## config.mk

```make
export PLATFORM = sky130hd
export DESIGN_NAME = mcyc_ctrl_fsm
export DESIGN_NICKNAME = d
export VERILOG_FILES = /design/src/rtl/mcyc_ctrl_pkg.sv /design/src/rtl/mcyc_ctrl_opclass.sv /design/src/rtl/mcyc_ctrl_next.sv /design/src/rtl/mcyc_ctrl_outdec.sv /design/src/rtl/mcyc_ctrl_fsm.sv
export SDC_FILE = /design/constraint.sdc
export NUM_CORES = 1
export LEC_CHECK = 0
export BUFFER_PORTS_ARGS = -buffer_cell sky130_fd_sc_hd__buf_2
export CAP_MARGIN = 20
export CORE_AREA = 2 2 39 41
export CTS_CLUSTER_SIZE = 14
export DETAILED_ROUTE_END_ITERATION = 8
export DIE_AREA = 0 0 41 43
export PLACE_DENSITY = 0.64
export SKIP_LAST_GASP = 1
export SYNTH_ARGS = -nofsm -noshare
export SYNTH_HDL_FRONTEND = slang
export SYNTH_SLANG_ARGS = --single-unit
```

## constraint.sdc

```tcl
create_clock -name clk -period 1.3 [get_ports clk]
set_input_delay 0.065 -clock clk [delete_from_list [all_inputs] [get_ports clk]]
set_output_delay 0.065 -clock clk [all_outputs]
set_load 0.05 [all_outputs]
```

## src/rtl/mcyc_ctrl_pkg.sv

```systemverilog
package mcyc_ctrl_pkg;

  typedef enum logic [3:0] {
    S_FETCH  = 4'd0,
    S_DECODE = 4'd1,
    S_ADDR   = 4'd2,
    S_LOAD   = 4'd3,
    S_LDWB   = 4'd4,
    S_STORE  = 4'd5,
    S_EXEC   = 4'd6,
    S_RWB    = 4'd7,
    S_BRANCH = 4'd8,
    S_JUMP   = 4'd9
  } st_e;

  typedef enum logic [2:0] {
    C_RTYPE, C_LOAD, C_STORE, C_BEQ, C_JUMP, C_NONE
  } cls_e;

  localparam logic [1:0] ALUB_REG   = 2'd0;
  localparam logic [1:0] ALUB_FOUR  = 2'd1;
  localparam logic [1:0] ALUB_IMM   = 2'd2;
  localparam logic [1:0] ALUB_IMMSH = 2'd3;

  localparam logic [1:0] ALUOP_ADD  = 2'd0;
  localparam logic [1:0] ALUOP_SUB  = 2'd1;
  localparam logic [1:0] ALUOP_FUNC = 2'd2;

  localparam logic [1:0] PCS_ALU    = 2'd0;
  localparam logic [1:0] PCS_OUT    = 2'd1;
  localparam logic [1:0] PCS_JMP    = 2'd2;

  typedef struct packed {
    logic       pc_ld;
    logic       pc_cond;
    logic [1:0] pc_src;
    logic       ir_ld;
    logic       mem_rd;
    logic       mem_wr;
    logic       addr_sel;
    logic       rf_wr;
    logic       rf_dst;
    logic       wb_src;
    logic       alu_a;
    logic [1:0] alu_b;
    logic [1:0] alu_op;
  } ctl_t;

endpackage

```

## src/rtl/mcyc_ctrl_opclass.sv

```systemverilog
module mcyc_ctrl_opclass
  import mcyc_ctrl_pkg::*;
#(
  parameter int              OPW      = 6,
  parameter logic [OPW-1:0]  OP_RTYPE = 6'h00,
  parameter logic [OPW-1:0]  OP_LW    = 6'h23,
  parameter logic [OPW-1:0]  OP_SW    = 6'h2B,
  parameter logic [OPW-1:0]  OP_BEQ   = 6'h04,
  parameter logic [OPW-1:0]  OP_J     = 6'h02
) (
  input  logic [OPW-1:0] opcode,
  output cls_e           cls
);

  always_comb begin
    if (opcode == OP_RTYPE)     cls = C_RTYPE;
    else if (opcode == OP_LW)   cls = C_LOAD;
    else if (opcode == OP_SW)   cls = C_STORE;
    else if (opcode == OP_BEQ)  cls = C_BEQ;
    else if (opcode == OP_J)    cls = C_JUMP;
    else                        cls = C_NONE;
  end

endmodule

```

## src/rtl/mcyc_ctrl_next.sv

```systemverilog
module mcyc_ctrl_next
  import mcyc_ctrl_pkg::*;
(
  input  st_e  cur,
  input  cls_e cls,
  output st_e  nxt
);

  always_comb begin
    nxt = S_FETCH;
    unique case (cur)
      S_FETCH:  nxt = S_DECODE;
      S_DECODE: begin
        unique case (cls)
          C_RTYPE:         nxt = S_EXEC;
          C_LOAD, C_STORE: nxt = S_ADDR;
          C_BEQ:           nxt = S_BRANCH;
          C_JUMP:          nxt = S_JUMP;
          default:         nxt = S_FETCH;
        endcase
      end
      S_ADDR:   nxt = (cls == C_STORE) ? S_STORE : S_LOAD;
      S_LOAD:   nxt = S_LDWB;
      S_EXEC:   nxt = S_RWB;
      default:  nxt = S_FETCH;
    endcase
  end

endmodule

```

## src/rtl/mcyc_ctrl_outdec.sv

```systemverilog
module mcyc_ctrl_outdec
  import mcyc_ctrl_pkg::*;
(
  input  st_e  cur,
  output ctl_t ctl
);

  always_comb begin
    ctl = '0;
    unique case (cur)
      S_FETCH: begin
        ctl.mem_rd = 1'b1;
        ctl.ir_ld  = 1'b1;
        ctl.pc_ld  = 1'b1;
        ctl.pc_src = PCS_ALU;
        ctl.alu_b  = ALUB_FOUR;
        ctl.alu_op = ALUOP_ADD;
      end
      S_DECODE: begin
        ctl.alu_b  = ALUB_IMMSH;
        ctl.alu_op = ALUOP_ADD;
      end
      S_ADDR: begin
        ctl.alu_a  = 1'b1;
        ctl.alu_b  = ALUB_IMM;
        ctl.alu_op = ALUOP_ADD;
      end
      S_LOAD: begin
        ctl.mem_rd   = 1'b1;
        ctl.addr_sel = 1'b1;
      end
      S_LDWB: begin
        ctl.rf_wr  = 1'b1;
        ctl.rf_dst = 1'b0;
        ctl.wb_src = 1'b1;
      end
      S_STORE: begin
        ctl.mem_wr   = 1'b1;
        ctl.addr_sel = 1'b1;
      end
      S_EXEC: begin
        ctl.alu_a  = 1'b1;
        ctl.alu_b  = ALUB_REG;
        ctl.alu_op = ALUOP_FUNC;
      end
      S_RWB: begin
        ctl.rf_wr  = 1'b1;
        ctl.rf_dst = 1'b1;
        ctl.wb_src = 1'b0;
      end
      S_BRANCH: begin
        ctl.alu_a   = 1'b1;
        ctl.alu_b   = ALUB_REG;
        ctl.alu_op  = ALUOP_SUB;
        ctl.pc_cond = 1'b1;
        ctl.pc_src  = PCS_OUT;
      end
      S_JUMP: begin
        ctl.pc_ld  = 1'b1;
        ctl.pc_src = PCS_JMP;
      end
      default: ctl = '0;
    endcase
  end

endmodule

```

## src/rtl/mcyc_ctrl_fsm.sv

```systemverilog
module mcyc_ctrl_fsm
  import mcyc_ctrl_pkg::*;
#(
  parameter int              OPW      = 6,
  parameter logic [OPW-1:0]  OP_RTYPE = 6'h00,
  parameter logic [OPW-1:0]  OP_LW    = 6'h23,
  parameter logic [OPW-1:0]  OP_SW    = 6'h2B,
  parameter logic [OPW-1:0]  OP_BEQ   = 6'h04,
  parameter logic [OPW-1:0]  OP_J     = 6'h02
) (
  input  logic           clk,
  input  logic           rst_n,
  input  logic [OPW-1:0] opcode_i,
  input  logic           alu_zero_i,
  output logic [3:0]     state_o,
  output logic           pc_ld_o,
  output logic [1:0]     pc_src_o,
  output logic           ir_ld_o,
  output logic           mem_rd_o,
  output logic           mem_wr_o,
  output logic           addr_sel_o,
  output logic           rf_wr_o,
  output logic           rf_dst_o,
  output logic           wb_src_o,
  output logic           alu_a_o,
  output logic [1:0]     alu_b_o,
  output logic [1:0]     alu_op_o
);

  st_e  state_q, state_d;
  cls_e cls;
  ctl_t ctl;

  mcyc_ctrl_opclass #(
    .OPW(OPW), .OP_RTYPE(OP_RTYPE), .OP_LW(OP_LW),
    .OP_SW(OP_SW), .OP_BEQ(OP_BEQ), .OP_J(OP_J)
  ) u_opclass (
    .opcode (opcode_i),
    .cls    (cls)
  );

  mcyc_ctrl_next u_next (
    .cur (state_q),
    .cls (cls),
    .nxt (state_d)
  );

  mcyc_ctrl_outdec u_outdec (
    .cur (state_q),
    .ctl (ctl)
  );

  always_ff @(posedge clk) begin
    if (!rst_n) state_q <= S_FETCH;
    else        state_q <= state_d;
  end

  assign state_o    = state_q;
  assign pc_ld_o    = ctl.pc_ld | (ctl.pc_cond & alu_zero_i);
  assign pc_src_o   = ctl.pc_src;
  assign ir_ld_o    = ctl.ir_ld;
  assign mem_rd_o   = ctl.mem_rd;
  assign mem_wr_o   = ctl.mem_wr;
  assign addr_sel_o = ctl.addr_sel;
  assign rf_wr_o    = ctl.rf_wr;
  assign rf_dst_o   = ctl.rf_dst;
  assign wb_src_o   = ctl.wb_src;
  assign alu_a_o    = ctl.alu_a;
  assign alu_b_o    = ctl.alu_b;
  assign alu_op_o   = ctl.alu_op;

  AST_FETCH_TO_DECODE: assert property (@(posedge clk) disable iff (!rst_n)
    (state_q == S_FETCH) |=> (state_q == S_DECODE));
  AST_DECODE_LW: assert property (@(posedge clk) disable iff (!rst_n)
    (state_q == S_DECODE && opcode_i == OP_LW) |=> (state_q == S_ADDR));
  AST_ADDR_SPLIT: assert property (@(posedge clk) disable iff (!rst_n)
    (state_q == S_ADDR) |=> (state_q == S_LOAD || state_q == S_STORE));
  AST_LOAD_CHAIN: assert property (@(posedge clk) disable iff (!rst_n)
    (state_q == S_LOAD) |=> (state_q == S_LDWB && rf_wr_o && wb_src_o));
  AST_STORE_RET: assert property (@(posedge clk) disable iff (!rst_n)
    (state_q == S_STORE) |=> (state_q == S_FETCH));
  AST_EXEC_CHAIN: assert property (@(posedge clk) disable iff (!rst_n)
    (state_q == S_EXEC) |=> (state_q == S_RWB && rf_dst_o));
  AST_BRANCH_RET: assert property (@(posedge clk) disable iff (!rst_n)
    (state_q == S_BRANCH) |=> (state_q == S_FETCH));
  AST_JUMP_RET: assert property (@(posedge clk) disable iff (!rst_n)
    (state_q == S_JUMP) |=> (state_q == S_FETCH && ir_ld_o));
  AST_BAD_OP_RET: assert property (@(posedge clk) disable iff (!rst_n)
    (state_q == S_DECODE && cls == C_NONE) |=> (state_q == S_FETCH));
  AST_RFWR_STATES: assert property (@(posedge clk) disable iff (!rst_n)
    rf_wr_o |-> (state_q == S_LDWB || state_q == S_RWB));
  AST_MEMWR_STATE: assert property (@(posedge clk) disable iff (!rst_n)
    mem_wr_o |-> (state_q == S_STORE && !mem_rd_o));

endmodule

```

==> results <==
- The post-detailed-route via-to-cell ratio is 5.15.
- Along the worst path, the maximum fanout reaches 10.
- The tool flagged a number of max-cap violations equal to 0.
- The number of setup violations in the final report is 3.
- Of the available clock period, the critical path in the final layout requires 103%.
- In this run the vertical extent of the chip is 43 um.
- The starting utilization of the core area is 30.9%.
- The static power due to leakage is 0.000413 uW.
- The count of warnings emitted by yosys is 0.
- The cell taking the most area after synthesis is sky130_fd_sc_hd__dfxtp_1.
- In this run the tightest slew margin relative to its limit is 75.7%.
- The worst setup path is of the flop to output port kind.
- The power per cell area is 562 nW/um2.
- The cell count after placement is 107.
- The via count of the first global-routing pass came to 533.
- The count of nets left with antenna violations once routing finished came out at 0.
- The top cell types in the final layout, fill and taps aside, are sky130_fd_sc_hd__buf_4, sky130_fd_sc_hd__buf_2, sky130_fd_sc_hd__buf_6.
- Before antenna repair, the detailed router went through 4 iterations.
- The mean instance size in the synthesized netlist is 7.13 um2.
- The H-tree depth is 1.
- The worst-case vdd ir drop is 0.457 mV.
- In the final timing run, aggregate negative setup slack is -86.0 ps.
- The number of antenna diodes in the final layout is 0.
- The checks that failed: negative setup slack.
- The number of nets in the final layout is 113.
- The distinct cell type count after synthesis is 27.
- STA classifies the critical path startpoint as a flop.
- In this run the worst hold path is classified as input port to flop.
- The routed layout has 613 vias.
- The worst-skew pair later-pin latency is 240 ps.
- Ranked by total cell area, the synthesized netlist is headed by sky130_fd_sc_hd__dfxtp_1, sky130_fd_sc_hd__nor3_1, sky130_fd_sc_hd__nand2b_1, sky130_fd_sc_hd__nor2_1, sky130_fd_sc_hd__nor2b_1.
- Clock-pin slew was measured on the worst setup and hold paths at 50 ps.
- The cell count after synthesis is 60.
- The highest clock frequency the design can meet is 0.748 GHz.
- The category of the worst setup path capture point is an output port.
- The total count of hold-check failures in the final report is 0.
- The detailed-placement wirelength estimate is 1090 um.
- The post-layout instance count excluding filler cells is 119.
- The initial antenna violation count is 0.
- The count of state elements after synthesis is 4.
- The full die area is 1760 um2.
- The average wire length per cell after detail routing is 12.3 um.
- The synthesized net count is 69.
- The number of flops mapped to enable cells by yosys is 0.
- In the final layout, the multi-input gates occupy 508 um2.
- The final period demand of the worst path is 1340 ps.
- The iteration-0 DRC count of the detailed router is 11.
- The sequential cells in the finished layout cover a total of 95.1 um2.
- The arrival time at the worst endpoint is 1270 ps.
- The cell area that synthesis handed to floorplanning was 428 um2.
- Counting flops with an async set or reset pin after synthesis yields a share of 0%.
- The floorplan step defined a core boundary enclosing 1380 um2.
- The most common cell after layout, fill and taps aside is sky130_fd_sc_hd__buf_4.
- The routability congestion estimate from global placement is 0.787.
- The worst slack on hold paths is 93.3 ps.
- In the final layout, the share of cells above drive strength 1 is 71.8%.
- The floorplan die width is 41 um.
- Sequential elements use 18.7% of the synthesized area.
- The completed layout was analyzed and its total power is 557 uW.
- The flip-flop count of the largest register, all copies and words added is 4.
- The total detailed-routing wirelength is 1460 um.
- The longest clock path from root to sink contains 2 buffers.
- In this run the count of I/O pins placed on the die edge is 28.
- The filler cells instantiated in the layout total 110.
- For this run, the leading register cell type out of synthesis is sky130_fd_sc_hd__dfxtp_1.
- The floorplan has 14 rows.
- The cell sitting at the root of the clock tree is a sky130_fd_sc_hd__clkbuf_4.
- The synthesis-to-layout area growth is 132%.
- Clock tree synthesis found a total of 4 sinks.
- Setup repair after global routing could not meet its margin everywhere.
- The number of pins with negative max-slew slack in the final report is 0.
- The first-pass GRT wire length is 2350 um.
- Entering global routing, the biggest net connects 11 pins.
- The run finished, with violations left.
- The data required time at the worst endpoint is 1240 ps.
- The overall routing resource usage is 19.3%.
- In the routed design, unresolved DRC markers number 0.
- In this run the biggest area consumer among cell types represents 18.7% of the synthesized area.
- Counting the buffers created by CTS gives 3.
- The clock arrives with 9.77 ps of skew.
- Buffers placed on the I/O ports in this run total 27.
- Once routing completed, OpenROAD measured the worst setup slack at -36.6 ps.
- TritonCTS built the clock tree.
- The total overflow left after global routing is 0.
- For the pin with the worst max-slew slack, the measured transition is 361 ps.
`config.mk`:
```
export PLATFORM = sky130hd
export DESIGN_NAME = cascade_counter
export DESIGN_NICKNAME = d
export VERILOG_FILES = /design/src/rtl/cnt_pkg.sv /design/src/rtl/cnt_mode_sel.sv /design/src/rtl/cnt_nibble.sv /design/src/rtl/cascade_counter.sv
export SDC_FILE = /design/constraint.sdc
export NUM_CORES = 1
export LEC_CHECK = 0
export BUFFER_PORTS_ARGS = -buffer_cell sky130_fd_sc_hd__buf_2
export CORE_UTILIZATION = 45
export DETAILED_ROUTE_END_ITERATION = 12
export GPL_TIMING_DRIVEN = 0
export PLACE_DENSITY = 0.85
export SLEW_MARGIN = 20
export SYNTH_ARGS = -nofsm -noshare
export SYNTH_HDL_FRONTEND = slang
export SYNTH_SLANG_ARGS = --single-unit
```
`constraint.sdc`:
```
create_clock -name clk -period 1.8 [get_ports clk]
set_clock_uncertainty 0.1 [all_clocks]
set_input_delay 0.18 -clock clk [delete_from_list [all_inputs] [get_ports clk]]
set_output_delay 0.18 -clock clk [all_outputs]
set_load 0.03 [all_outputs]
```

*Activity*. Nothing but the line with "- The data required" and the lines after it, through the end of the material, should appear in the output, word for word.

*Answer to the problem*.
- The data required time at the worst endpoint is 1240 ps.
- The overall routing resource usage is 19.3%.
- In the routed design, unresolved DRC markers number 0.
- In this run the biggest area consumer among cell types represents 18.7% of the synthesized area.
- Counting the buffers created by CTS gives 3.
- The clock arrives with 9.77 ps of skew.
- Buffers placed on the I/O ports in this run total 27.
- Once routing completed, OpenROAD measured the worst setup slack at -36.6 ps.
- TritonCTS built the clock tree.
- The total overflow left after global routing is 0.
- For the pin with the worst max-slew slack, the measured transition is 361 ps.
`config.mk`:
```
export PLATFORM = sky130hd
export DESIGN_NAME = cascade_counter
export DESIGN_NICKNAME = d
export VERILOG_FILES = /design/src/rtl/cnt_pkg.sv /design/src/rtl/cnt_mode_sel.sv /design/src/rtl/cnt_nibble.sv /design/src/rtl/cascade_counter.sv
export SDC_FILE = /design/constraint.sdc
export NUM_CORES = 1
export LEC_CHECK = 0
export BUFFER_PORTS_ARGS = -buffer_cell sky130_fd_sc_hd__buf_2
export CORE_UTILIZATION = 45
export DETAILED_ROUTE_END_ITERATION = 12
export GPL_TIMING_DRIVEN = 0
export PLACE_DENSITY = 0.85
export SLEW_MARGIN = 20
export SYNTH_ARGS = -nofsm -noshare
export SYNTH_HDL_FRONTEND = slang
export SYNTH_SLANG_ARGS = --single-unit
```
`constraint.sdc`:
```
create_clock -name clk -period 1.8 [get_ports clk]
set_clock_uncertainty 0.1 [all_clocks]
set_input_delay 0.18 -clock clk [delete_from_list [all_inputs] [get_ports clk]]
set_output_delay 0.18 -clock clk [all_outputs]
set_load 0.03 [all_outputs]
```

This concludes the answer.